Problem =>
The line containing "output logic err;" marks the end: output every line of the data up to it, and that line too, exactly as written.
::::
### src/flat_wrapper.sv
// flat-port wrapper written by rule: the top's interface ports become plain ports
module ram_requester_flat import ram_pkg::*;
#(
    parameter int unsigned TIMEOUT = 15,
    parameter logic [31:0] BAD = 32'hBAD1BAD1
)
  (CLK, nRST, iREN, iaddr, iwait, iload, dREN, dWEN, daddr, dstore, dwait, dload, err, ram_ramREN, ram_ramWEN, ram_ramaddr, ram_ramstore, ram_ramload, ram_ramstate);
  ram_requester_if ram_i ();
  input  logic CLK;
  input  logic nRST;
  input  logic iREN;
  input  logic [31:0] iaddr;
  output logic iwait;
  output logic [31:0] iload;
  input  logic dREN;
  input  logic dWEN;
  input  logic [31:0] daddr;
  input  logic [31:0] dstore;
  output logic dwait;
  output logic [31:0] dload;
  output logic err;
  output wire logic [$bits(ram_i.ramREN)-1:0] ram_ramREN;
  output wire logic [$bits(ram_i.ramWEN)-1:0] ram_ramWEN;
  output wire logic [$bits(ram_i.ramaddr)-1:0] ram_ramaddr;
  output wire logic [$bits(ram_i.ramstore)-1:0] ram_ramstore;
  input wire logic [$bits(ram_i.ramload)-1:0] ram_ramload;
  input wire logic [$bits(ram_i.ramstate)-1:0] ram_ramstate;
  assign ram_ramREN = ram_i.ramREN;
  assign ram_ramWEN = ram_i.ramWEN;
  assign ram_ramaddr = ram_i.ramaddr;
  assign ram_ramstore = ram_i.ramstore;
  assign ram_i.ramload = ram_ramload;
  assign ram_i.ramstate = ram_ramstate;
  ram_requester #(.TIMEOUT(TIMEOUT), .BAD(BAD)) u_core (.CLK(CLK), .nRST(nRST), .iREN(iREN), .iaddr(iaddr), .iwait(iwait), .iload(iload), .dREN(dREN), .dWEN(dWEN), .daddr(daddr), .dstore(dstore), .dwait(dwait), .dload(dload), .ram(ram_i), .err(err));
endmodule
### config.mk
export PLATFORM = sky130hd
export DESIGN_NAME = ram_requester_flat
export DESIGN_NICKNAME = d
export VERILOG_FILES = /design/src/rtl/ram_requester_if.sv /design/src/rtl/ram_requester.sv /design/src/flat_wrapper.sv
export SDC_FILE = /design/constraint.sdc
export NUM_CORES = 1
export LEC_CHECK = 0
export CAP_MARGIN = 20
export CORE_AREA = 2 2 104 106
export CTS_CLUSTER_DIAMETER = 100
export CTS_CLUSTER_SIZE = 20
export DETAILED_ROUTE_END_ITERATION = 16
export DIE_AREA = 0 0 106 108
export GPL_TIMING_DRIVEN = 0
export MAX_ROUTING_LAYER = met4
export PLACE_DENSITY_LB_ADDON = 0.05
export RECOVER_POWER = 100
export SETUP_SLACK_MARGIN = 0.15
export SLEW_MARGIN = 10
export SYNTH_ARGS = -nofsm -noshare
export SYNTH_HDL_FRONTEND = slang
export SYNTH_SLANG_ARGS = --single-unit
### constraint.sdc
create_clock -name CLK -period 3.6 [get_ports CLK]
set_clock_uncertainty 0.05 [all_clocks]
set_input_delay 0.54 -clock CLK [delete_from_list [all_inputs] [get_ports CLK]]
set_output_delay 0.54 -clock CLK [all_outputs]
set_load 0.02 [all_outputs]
::::
Completed task =>
### src/flat_wrapper.sv
// flat-port wrapper written by rule: the top's interface ports become plain ports
module ram_requester_flat import ram_pkg::*;
#(
    parameter int unsigned TIMEOUT = 15,
    parameter logic [31:0] BAD = 32'hBAD1BAD1
)
  (CLK, nRST, iREN, iaddr, iwait, iload, dREN, dWEN, daddr, dstore, dwait, dload, err, ram_ramREN, ram_ramWEN, ram_ramaddr, ram_ramstore, ram_ramload, ram_ramstate);
  ram_requester_if ram_i ();
  input  logic CLK;
  input  logic nRST;
  input  logic iREN;
  input  logic [31:0] iaddr;
  output logic iwait;
  output logic [31:0] iload;
  input  logic dREN;
  input  logic dWEN;
  input  logic [31:0] daddr;
  input  logic [31:0] dstore;
  output logic dwait;
  output logic [31:0] dload;
  output logic err;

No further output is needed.